[Dataset excerpts]
<<<<

===== src/rtl/sdcm_pkg.sv =====
package sdcm_pkg;

    typedef enum logic [3:0] {
        C_NOP, C_DESEL, C_HOLD, C_MRS, C_AREF, C_SREF,
        C_PRE, C_ACT, C_WR, C_RD, C_BST
    } cmd_e;

    typedef enum logic [1:0] {
        B_IDLE, B_ACTIVE, B_BURST, B_BURST_AP
    } bank_st_e;

    typedef enum logic [2:0] {
        E_NONE      = 3'd0,
        E_MRS_BUSY  = 3'd1,
        E_MRS_GAP   = 3'd2,
        E_REF_BUSY  = 3'd3,
        E_AP_BURST  = 3'd4,
        E_BANK_IDLE = 3'd5,
        E_BANK_OPEN = 3'd6
    } err_e;

endpackage


===== src/rtl/sdcm_cmd_decode.sv =====
module sdcm_cmd_decode
    import sdcm_pkg::*;
(
    input  logic       cke_prev,
    input  logic       cke_now,
    input  logic [3:0] cmd_n,
    output cmd_e       cmd
);
    always_comb begin
        if (!cke_prev) begin
            cmd = C_HOLD;
        end else if (cmd_n[3]) begin
            cmd = C_DESEL;
        end else begin
            unique case (cmd_n[2:0])
                3'b000:  cmd = C_MRS;
                3'b001:  cmd = cke_now ? C_AREF : C_SREF;
                3'b010:  cmd = C_PRE;
                3'b011:  cmd = C_ACT;
                3'b100:  cmd = C_WR;
                3'b101:  cmd = C_RD;
                3'b110:  cmd = C_BST;
                default: cmd = C_NOP;
            endcase
        end
    end
endmodule


===== src/rtl/sdcm_bank_fsm.sv =====
module sdcm_bank_fsm
    import sdcm_pkg::*;
(
    input  logic     clk,
    input  logic     rst_n,
    input  logic     go_act,
    input  logic     go_rw,
    input  logic     rw_ap,
    input  logic     go_pre,
    input  logic     go_fin,
    output bank_st_e state
);
    bank_st_e nxt;

    always_ff @(posedge clk) begin
        if (!rst_n) state <= B_IDLE;
        else        state <= nxt;
    end

    always_comb begin
        nxt = state;
        unique case (state)
            B_IDLE:     if (go_act) nxt = B_ACTIVE;
            B_ACTIVE:   if (go_pre) nxt = B_IDLE;
                        else if (go_rw) nxt = rw_ap ? B_BURST_AP : B_BURST;
            B_BURST:    if (go_pre) nxt = B_IDLE;
                        else if (go_rw) nxt = rw_ap ? B_BURST_AP : B_BURST;
                        else if (go_fin) nxt = B_ACTIVE;
            B_BURST_AP: if (go_pre || go_fin) nxt = B_IDLE;
            default:    nxt = B_IDLE;
        endcase
    end

    // the rule checker only opens a bank that is precharged
    a_r2_act_only_idle: assert property (@(posedge clk) disable iff (!rst_n)
        go_act |-> state == B_IDLE);

    // no new burst may land on a bank in an auto-precharge burst
    a_r6_no_rw_in_ap: assert property (@(posedge clk) disable iff (!rst_n)
        state == B_BURST_AP |-> !go_rw);
endmodule


===== src/rtl/sdcm_dqm_pipe.sv =====
module sdcm_dqm_pipe #(
    parameter int CAS_LAT     = 2,
    parameter int RD_MASK_LAT = 2
) (
    input  logic clk,
    input  logic rst_n,
    input  logic mask_in,
    input  logic beat_wr,
    input  logic beat_rd,
    output logic wr_mask,
    output logic rd_oe
);
    logic [CAS_LAT:0]     beat_sr;
    logic [RD_MASK_LAT:0] msk_sr;

    always_ff @(posedge clk) begin
        if (!rst_n) begin
            beat_sr <= '0;
            msk_sr  <= '0;
        end else begin
            beat_sr <= {beat_sr[CAS_LAT-1:0], beat_rd};
            msk_sr  <= {msk_sr[RD_MASK_LAT-1:0], mask_in};
        end
    end

    assign wr_mask = mask_in & beat_wr;
    assign rd_oe   = beat_sr[CAS_LAT] & ~msk_sr[RD_MASK_LAT];
endmodule


===== src/rtl/sdram_cmd_monitor.sv =====
module sdram_cmd_monitor
    import sdcm_pkg::*;
#(
    parameter int NUM_BANKS = 4,
    parameter int BURST_LEN = 4,
    parameter int CAS_LAT   = 2,
    parameter int MRS_GAP   = 2
) (
    input  logic       clk,
    input  logic       rst_n,
    input  logic       clk_en,
    input  logic [3:0] cmd_n,
    input  logic       mask_in,
    input  logic [1:0] bank_sel,
    input  logic       addr_ap,
    output logic       err_valid,
    output logic [2:0] err_code,
    output logic       wr_mask,
    output logic       rd_oe
);
    localparam int BANK_W = $clog2(NUM_BANKS);
    localparam int CNT_W  = $clog2(BURST_LEN);
    localparam int GAP_W  = $clog2(MRS_GAP + 1);

    cmd_e              cmd;
    err_e              code_now;
    bank_st_e          st [NUM_BANKS];
    logic              cke_q;
    logic [BANK_W-1:0] sel;
    logic [GAP_W-1:0]  gap_cnt;
    logic [CNT_W-1:0]  burst_cnt;
    logic              burst_wr, burst_ap;
    logic [BANK_W-1:0] burst_bank;
    logic              burst_on, all_idle, ok;
    logic              act_ok, rw_ok, wr_ok, rd_ok, pre_ok, bst_ok, mrs_ok;
    logic              pre_hits, cut, fin_any, beat_wr, beat_rd;
    logic [NUM_BANKS-1:0] go_act, go_rw, go_pre, go_fin, in_use, in_burst;

    sdcm_cmd_decode u_dec (
        .cke_prev (cke_q),
        .cke_now  (clk_en),
        .cmd_n    (cmd_n),
        .cmd      (cmd)
    );

    // {BA1,BA0}: 00->A, 10->B, 01->C, 11->D, so the index is the bit-reversed field
    always_comb begin
        for (int i = 0; i < BANK_W; i++) sel[i] = bank_sel[BANK_W-1-i];
    end

    always_comb begin
        all_idle = 1'b1;
        for (int b = 0; b < NUM_BANKS; b++)
            if (st[b] != B_IDLE) all_idle = 1'b0;
    end

    assign burst_on = (burst_cnt != '0);

    always_comb begin
        code_now = E_NONE;
        if (gap_cnt != '0 && !(cmd inside {C_NOP, C_DESEL, C_HOLD})) begin
            code_now = E_MRS_GAP;
        end else begin
            unique case (cmd)
                C_MRS:         if (!all_idle) code_now = E_MRS_BUSY;
                C_AREF, C_SREF: if (!all_idle) code_now = E_REF_BUSY;
                C_ACT:         if (st[sel] != B_IDLE) code_now = E_BANK_OPEN;
                C_RD, C_WR: begin
                    if (burst_on && burst_ap)  code_now = E_AP_BURST;
                    else if (st[sel] == B_IDLE) code_now = E_BANK_IDLE;
                end
                default:       code_now = E_NONE;
            endcase
        end
    end

    assign ok       = (code_now == E_NONE);
    assign act_ok   = ok && cmd == C_ACT;
    assign wr_ok    = ok && cmd == C_WR;
    assign rd_ok    = ok && cmd == C_RD;
    assign rw_ok    = wr_ok || rd_ok;
    assign pre_ok   = ok && cmd == C_PRE;
    assign bst_ok   = ok && cmd == C_BST;
    assign mrs_ok   = ok && cmd == C_MRS;
    assign pre_hits = pre_ok && burst_on && (addr_ap || sel == burst_bank);
    assign cut      = bst_ok || rw_ok || pre_hits;
    assign fin_any  = burst_on && (cut || burst_cnt == CNT_W'(1));
    assign beat_wr  = wr_ok || (burst_on && burst_wr && !cut);
    assign beat_rd  = rd_ok || (burst_on && !burst_wr && !cut);

    for (genvar g = 0; g < NUM_BANKS; g++) begin : g_bank
        assign go_act[g]   = act_ok && sel == BANK_W'(g);
        assign go_rw[g]    = rw_ok && sel == BANK_W'(g);
        assign go_pre[g]   = pre_ok && (addr_ap || sel == BANK_W'(g));
        assign go_fin[g]   = fin_any && burst_bank == BANK_W'(g);
        assign in_use[g]   = (st[g] != B_IDLE);
        assign in_burst[g] = (st[g] == B_BURST) || (st[g] == B_BURST_AP);

        sdcm_bank_fsm u_fsm (
            .clk    (clk),
            .rst_n  (rst_n),
            .go_act (go_act[g]),
            .go_rw  (go_rw[g]),
            .rw_ap  (addr_ap),
            .go_pre (go_pre[g]),
            .go_fin (go_fin[g]),
            .state  (st[g])
        );
    end

    always_ff @(posedge clk) begin
        if (!rst_n) begin
            cke_q      <= 1'b1;
            gap_cnt    <= '0;
            burst_cnt  <= '0;
            burst_wr   <= 1'b0;
            burst_ap   <= 1'b0;
            burst_bank <= '0;
            err_valid  <= 1'b0;
            err_code   <= E_NONE;
        end else begin
            cke_q     <= clk_en;
            err_valid <= !ok;
            err_code  <= code_now;
            if (mrs_ok)               gap_cnt <= GAP_W'(MRS_GAP);
            else if (gap_cnt != '0)   gap_cnt <= gap_cnt - 1'b1;
            if (rw_ok) begin
                burst_cnt  <= CNT_W'(BURST_LEN - 1);
                burst_wr   <= wr_ok;
                burst_ap   <= addr_ap;
                burst_bank <= sel;
            end else if (cut) begin
                burst_cnt  <= '0;
            end else if (burst_on) begin
                burst_cnt  <= burst_cnt - 1'b1;
            end
        end
    end

    sdcm_dqm_pipe #(.CAS_LAT(CAS_LAT), .RD_MASK_LAT(2)) u_dqm (
        .clk     (clk),
        .rst_n   (rst_n),
        .mask_in (mask_in),
        .beat_wr (beat_wr),
        .beat_rd (beat_rd),
        .wr_mask (wr_mask),
        .rd_oe   (rd_oe)
    );

    // the data bus carries at most one burst at a time
    a_r8_one_burst: assert property (@(posedge clk) disable iff (!rst_n)
        $onehot0(in_burst));

    // a precharge-all leaves no bank open
    a_r7_pre_all_closes: assert property (@(posedge clk) disable iff (!rst_n)
        (pre_ok && addr_ap) |=> (in_use == '0));

    // a reported error always names its rule
    a_r11_valid_has_code: assert property (@(posedge clk) disable iff (!rst_n)
        err_valid |-> err_code != 3'd0);

    // nothing but a quiet command is accepted right after a mode set
    a_r4_gap_after_mrs: assert property (@(posedge clk) disable iff (!rst_n)
        $past(mrs_ok) |-> (act_ok == 1'b0 && rw_ok == 1'b0 && pre_ok == 1'b0));
endmodule


===== config.mk =====
export PLATFORM = sky130hd
export DESIGN_NAME = sdram_cmd_monitor
export DESIGN_NICKNAME = d
export VERILOG_FILES = /design/src/rtl/sdcm_pkg.sv /design/src/rtl/sdcm_cmd_decode.sv /design/src/rtl/sdcm_bank_fsm.sv /design/src/rtl/sdcm_dqm_pipe.sv /design/src/rtl/sdram_cmd_monitor.sv
export SDC_FILE = /design/constraint.sdc
export NUM_CORES = 1
export LEC_CHECK = 0
export ABC_CLOCK_PERIOD_IN_PS = 2610
export BUFFER_PORTS_ARGS = -buffer_cell sky130_fd_sc_hd__buf_2
export CAP_MARGIN = 0
export CORE_ASPECT_RATIO = 1.1
export CORE_UTILIZATION = 30
export CTS_CLUSTER_SIZE = 10
export DETAILED_ROUTE_END_ITERATION = 16
export MAX_ROUTING_LAYER = met4
export PLACE_DENSITY = 0.48
export SYNTH_ARGS = -nofsm -noshare
export SYNTH_HDL_FRONTEND = slang
export SYNTH_SLANG_ARGS = --single-unit

===== constraint.sdc =====
create_clock -name clk -period 2.61 [get_ports clk]
set_input_delay 0.261 -clock clk [delete_from_list [all_inputs] [get_ports clk]]
set_output_delay 0.261 -clock clk [all_outputs]
set_load 0.03 [all_outputs]

# Word-level counts from Yosys, hierarchy flattened
# Index checks and enable logic that the tools add are counted.
totals:
  in_bits: 11
  elab_cells: 208
  register_bits: 27
  output_inout_bits: 6
classes:
  n_lt_le_gt_ge: 1
  n_mux: 56
  n_addsub: 2
  n_eq_ne: 52
  reduce_logical: 77
  bitwise: 5
op_table:
  columns: ["cell", "count"]
  rows:
  - ["$mux 2", 36]
  - ["$pmux 2 s4", 4]
  - ["$logic_and 1x1->1", 31]
  - ["$pmux 4 s7", 1]
  - ["$eq 2x2->1 const B", 12]
  - ["$eq 4x3->1 const B", 4]
  - ["$ne 2x1->1 const B", 8]
  - ["$ne 4x1->1 const B", 4]
  - ["$reduce_and 4->1", 4]
  - ["$reduce_bool 2->1", 8]
  - ["$logic_or 1x1->1", 15]
  - ["$eq 2x1->1 const B", 7]
  - ["$logic_not 2->1", 7]
  - ["$eq 4x4->1 const B", 3]
  - ["$mux 3", 4]
  - ["$ne 3x1->1 const B", 4]
  - ["$pmux 3 s4", 1]
  - ["$eq 3x3->1 const B", 3]
  - ["$eq 4x2->1 const B", 2]
  - ["$mux 4", 2]
  - ["$mux 1", 7]
  - ["$eq 3x2->1 const B", 2]
  - ["$logic_not 3->1", 2]
  - ["$reduce_bool 3->1", 2]
  - ["other kinds (12)", 20]

# Logic depth before layout (Yosys ltp)
logic_depth:
  ltp_word: 21
  ltp_mapped: 10
  depth_no_buf: 9

# Modules after synthesis
# Synthesis repeated with hierarchy kept, for this count alone.
hier_totals:
  hier_cells: 222
  hier_area_um2: 1876.8
modules_own_cells:
  columns: ["mod", "area_each_um2", "n_inst", "cells_per_inst", "seq_area_each_um2"]
  rows:
  - ["sdram_cmd_monitor", 1117.3, 1, 136, 260.2]
  - ["sdcm_bank_fsm", 127.6, 4, 15, 40.0]
  - ["sdcm_dqm_pipe", 170.2, 1, 14, 120.1]
  - ["sdcm_cmd_decode", 78.8, 1, 12, 0.0]

# Worst setup path after synthesis
# Ideal clock, no wire load.
synth_path:
  path_kind: "flip-flop to flip-flop"
  start: "register g_bank[3].u_fsm.state[0]"
  end: "register g_bank[0].u_fsm.state[0]"
  arrival_ns: 2.415
  stages_incl_launch_ff: 8
  setup_ns: 0.122
  period_less_slack_ns: 2.537
  path_buffers: 1
  t_required_ns: 2.488
  setup_slack_ns: 0.073
  path_cell_list: "dfxtp_1 -> buf_6 -> or2_0 -> mux4_2 -> a221o_1 -> a2111oi_4 -> a31oi_1 -> o311a_1"
synth_between:
  elab_chain_len: 19
  word_cells_on_any_way: 41
  classes_between: "eq/ne: 4; mux: 15; reduce/logical: 22"
synth_rtl:
  columns: ["element", "line_no", "text"]
  rows:
  - ["start: declaration", "sdcm_bank_fsm.sv:11", "output bank_st_e state"]
  - ["start signal: assignment", "sdcm_bank_fsm.sv:17", "else state <= nxt;"]
  - ["$bmux 2 s2", "sdram_cmd_monitor.sv:67, sdram_cmd_monitor.sv:70", null]
  - ["$mux 2 (implied by the code) (2 in a row)", "sdram_cmd_monitor.sv:67, sdram_cmd_monitor.sv:70", null]
  - ["$logic_not 2->1", "sdram_cmd_monitor.sv:70", "else if (st[sel] == B_IDLE) code_now = E_BANK_IDLE;"]
  - ["$mux 3", "sdram_cmd_monitor.sv:70", null]
  - ["$mux 3", "sdram_cmd_monitor.sv:69", "if (burst_on && burst_ap) code_now = E_AP_BURST;"]
  - ["$pmux 3 s4 (*)", "sdram_cmd_monitor.sv:64", "unique case (cmd)"]
  - ["$mux 3 (*)", "sdram_cmd_monitor.sv:61", "if (gap_cnt != '0 && !(cmd inside {C_NOP, C_DESEL, C_HOLD})) begin"]
  - ["$logic_not 3->1 (*)", "sdram_cmd_monitor.sv:77", "assign ok = (code_now == E_NONE);"]
  - ["[... 2 more ...]", null, null]
  - ["$logic_or 1x1->1 / $logic_and 1x1->1 (equally long branches)", "sdram_cmd_monitor.sv:86, sdram_cmd_monitor.sv:85", null]
  - ["$logic_or 1x1->1", "sdram_cmd_monitor.sv:86", "assign cut = bst_ok || rw_ok || pre_hits;"]
  - ["$logic_or 1x1->1", "sdram_cmd_monitor.sv:87", "assign fin_any = burst_on && (cut || burst_cnt == CNT_W'(1));"]
  - ["$logic_and 1x1->1", "sdram_cmd_monitor.sv:87", null]
  - ["$logic_and 1x1->1", "sdram_cmd_monitor.sv:95", "assign go_fin[g] = fin_any && burst_bank == BANK_W'(g);"]
  - ["$logic_or 1x1->1", "sdcm_bank_fsm.sv:29", "B_BURST_AP: if (go_pre || go_fin) nxt = B_IDLE;"]
  - ["$ne 2x1->1 (no line)", null, null]
  - ["$reduce_and 4->1 (no line)", null, null]
  - ["end signal: assignment", "sdcm_bank_fsm.sv:17", null]
  - ["end: declaration", "sdcm_bank_fsm.sv:11", null]
# Every way passes the cells marked *; elsewhere a longest branch is shown, timed or not. The select of a mux whose other input is x is not followed.
# A chain may end at the register's enable or synchronous reset.

# Worst setup path after layout
layout_path:
  start: "register g_bank[1].u_fsm.state[0]"
  end: "output port wr_mask"
layout_between:
  elab_chain_len: 17
  word_cells_on_any_way: 30
  classes_between: "mux: 13; bitwise: 1; reduce/logical: 16"
layout_rtl:
  columns: ["element", "line_no", "text"]
  rows:
  - ["start: declaration", "sdcm_bank_fsm.sv:11", null]
  - ["start signal: assignment", "sdcm_bank_fsm.sv:17", null]
  - ["$bmux 2 s2", "sdram_cmd_monitor.sv:67, sdram_cmd_monitor.sv:70", null]
  - ["$mux 2 (implied by the code) (2 in a row)", "sdram_cmd_monitor.sv:67, sdram_cmd_monitor.sv:70", null]
  - ["$logic_not 2->1", "sdram_cmd_monitor.sv:70", null]
  - ["$mux 3", "sdram_cmd_monitor.sv:70", null]
  - ["$mux 3", "sdram_cmd_monitor.sv:69", null]
  - ["$pmux 3 s4 (*)", "sdram_cmd_monitor.sv:64", null]
  - ["$mux 3 (*)", "sdram_cmd_monitor.sv:61", null]
  - ["$logic_not 3->1 (*)", "sdram_cmd_monitor.sv:77", null]
  - ["$logic_and 1x1->1, on equally long branches", "sdram_cmd_monitor.sv:79, sdram_cmd_monitor.sv:80, sdram_cmd_monitor.sv:82", null]
  - ["$logic_or 1x1->1 / $logic_and 1x1->1 (equally long branches)", "sdram_cmd_monitor.sv:81, sdram_cmd_monitor.sv:85", null]
  - ["$logic_or 1x1->1 / $logic_and 1x1->1 (equally long branches)", "sdram_cmd_monitor.sv:86, sdram_cmd_monitor.sv:85", null]
  - ["$logic_or 1x1->1", "sdram_cmd_monitor.sv:86", null]
  - ["$logic_not 1->1", "sdram_cmd_monitor.sv:88", "assign beat_wr = wr_ok || (burst_on && burst_wr && !cut);"]
  - ["$logic_and 1x1->1", "sdram_cmd_monitor.sv:88", null]
  - ["$logic_or 1x1->1 (*)", "sdram_cmd_monitor.sv:88", null]
  - ["$and 1x1->1 (*)", "sdcm_dqm_pipe.sv:26", "assign wr_mask = mask_in & beat_wr;"]
  - ["end: declaration", "sdram_cmd_monitor.sv:18", "output logic wr_mask,"]
# Marked as above.

==> run metrics <==
commonest non-fill, non-tap cell in the layout=nor2_1; max frequency=approximately 370 MHz; final setup vio count=3; setup slack, reg-to-reg=-0.04 ns; max cap viols=0; Worst Reg-to-Reg Cells=8; FF+latch count, synth=27; initial drt markers=around 160; clk_skew=0.01268 ns; vias per cell=approximately 5.2; CTS max path bufs=2; arrival time worst endpoint=roughly 2.4 ns; core footprint=5430 um^2; Tcrit/Tclk final=1.022; RSZ-0062 raised after global routing=yes; fin crit period=2.667 ns; Synth-to-Final Area Change=28.56%; PwrDens=~440 nW/um^2; CTS tree=built; DR WL met3=~180 um; clk root buf=clkbuf_8; mapped cell area=between 1500 and 2000 um^2; Avg Inst Size Synth=~7.6 um^2; TritonCTS buffer count=3; GPL Wtd Cong=about 0.9; net count after synthesis=236; non-filler cells, final=approximately 340; metal2 WL=2359 um; crit-path max cell delay=about 0.50 ns; grt ovf=0; clk_lat worst skew=0.28 ns; endpoints failing hold=0; antenna violations before repair=0; number of detailed-route iterations in the first pass=4; layout cells sized above 1=0.2863; normalized max-slew margin=0.5388; placed cell count=~330; max-slew violations=0; Hold WC Path Type=in2reg; CP Capture Type=output pin; Die Area=~6000 um^2; hold path start=clk_en; antenna-violating nets left=0; CP cell instances=buf_6, nor2_2, mux4_2, a211o_4, a211oi_2, nor2_1, a22oi_2, nor2b_1, buf_4; H-Tree Depth=1; worst path bufs/invs=2; most frequent cells in the layout=nor2_1 (27), buf_4 (25), nand2_1 (21); critical path's top delay family=compound AO/OA/AOI/OAI gates; RR Endpoint=g_bank[0].u_fsm.state[1]; Final WS setup=-0.05676 ns; clock slew at reported path FFs=roughly 0.11 ns; post-DP HPWL=roughly 3700 um; Avg WL per Cell=around 15 um; Ys Warns=0; leakage power=0.8562 nW; uppermost layer routed=met4; Post-synth EDFFs=0; M1 WL=2461 um; hold path endpoint=cke_q; Final Core Density=0.4035; CTS Sinks=27; RR Startpoint=g_bank[1].u_fsm.state[1]; row count=28; violated checks=setup timing; antenna diode count=0; critical path class=reg2out; post-synthesis sequential area ratio=0.3172; async set-or-reset flop fraction in the synthesized netlist=0; # DRC=0; # IOs=17; DIE WIDTH=approximately 74 um; CP Max Fanout=5; VDD IR max=between 200 and 250 uV; Critical Path RT=between 2 and 2.5 ns; Initial Utilization=0.3138; first-pass GRT wire length=7928 um; Die Y=81.05 um; Worst Tran Pin Value=roughly 0.7 ns; status=complete, but fails checks; GRT Overall Usage=0.1829; Worst setup SP type=flip-flop; Final #Nets=275; number of global-route vias before repair=approximately 1600; Post-Route WL=5087 um; port buffer count=16; Via Count=1757; Min-Delay Path Depth=2; Mapped Cells=224; ys flop type=dfxtp_1; setup TNS=-0.1115 ns; Worst path slowest cell=mux4_2; largest net degree at the start of global routing=18; Synth cell types=54
what timing repair did:
item | CTS | global route
hold buffers | 0 | 0
endpoints found under the setup margin | 4 | 5
buffers inserted | 6 | 1
pin swaps | 5 | 7
resized for setup | 24 | 4
through the flow:
stage	hold slack (ns)	area (um^2)	setup WS [ns]	total power [W]
after floorplan	0.3340	1704	0.07332	0.0006330
after global placement	0.4147	2002	0.02570	0.0007089
after detailed placement	0.4233	2002	-0.01988	0.0007062
after CTS	0.1688	2163	-0.05744	0.0009669
after global routing	0.1780	2191	-0.1614	0.001022
final	0.1713	2191	-0.05676	0.0009680
synthesized netlist by cell type, drive strengths merged (4+ instances only):
library cell  count  share of area
a21oi            21          0.064
a31oi             5          0.018
and2              8          0.029
clkbuf           12          0.026
dfxtp            27           0.32
inv              10          0.022
nand2            21          0.046
nand2b            4          0.015
nand3             4          0.012
nor2             31          0.068
nor2b             8          0.029
nor3              4          0.012
o21ai            12          0.035
or2               4          0.015
power by group:
group | internal, W | total, W | switching, W | leakage [nW]
registers | 0.000438 | 0.000450 | 0.0000122 | 0.223
logic | 0.000106 | 0.000261 | 0.000156 | 0.607
clock network | 0.000112 | 0.000256 | 0.000144 | 0.0261
worst max-delay path by stage:
stage | from | end | slack, ns | depth (start not counted)
final | g_bank[1].u_fsm.state[0] | wr_mask | -0.06 | 9
after global routing | g_bank[3].u_fsm.state[1] | g_bank[0].u_fsm.state[1] | -0.16 | 8
after CTS | g_bank[3].u_fsm.state[1] | wr_mask | -0.06 | 8
after detailed placement | g_bank[3].u_fsm.state[1] | g_bank[3].u_fsm.state[0] | -0.02 | 7
after global placement | g_bank[3].u_fsm.state[1] | g_bank[3].u_fsm.state[0] | 0.03 | 7
after floorplan | g_bank[3].u_fsm.state[0] | g_bank[0].u_fsm.state[0] | 0.07 | 7
area by class of cell:
| cell class | count | area (um^2) |
|---|---|---|
| timing repair buffer | 47 | 341.6 |
| fill | 576 | 3239 |
| clock inverter | 1 | 8.758 |
| clock buffer | 3 | 41.29 |
| sequential | 27 | 550.5 |
| multi-input combinational | 174 | 1117 |
| inverter | 10 | 37.54 |
| tap | 75 | 93.84 |
routing by layer:
layer | GRT usage | vias to the layer above
li1 | - | 884
met1 | 0.2468 | 821
met2 | 0.2826 | 44
met3 | 0.01861 | 8
met4 | 0.06538 | 0
met5 | - | -
flip-flops by register name (all words and copies together), names as in the netlist:
register,cells
err_valid,1
burst_wr,1
u_dqm.msk_sr,3
burst_ap,1
cke_q,1
err_code,3
burst_cnt,2
u_dqm.beat_sr,3
burst_bank,2
gap_cnt,2
g_bank.u_fsm.state,8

>>>>

- [Task details] Look through the entries above, and wherever a line holds the string "constraint", copy it.

- [Solution to this exercise]
export SDC_FILE = /design/constraint.sdc
===== constraint.sdc =====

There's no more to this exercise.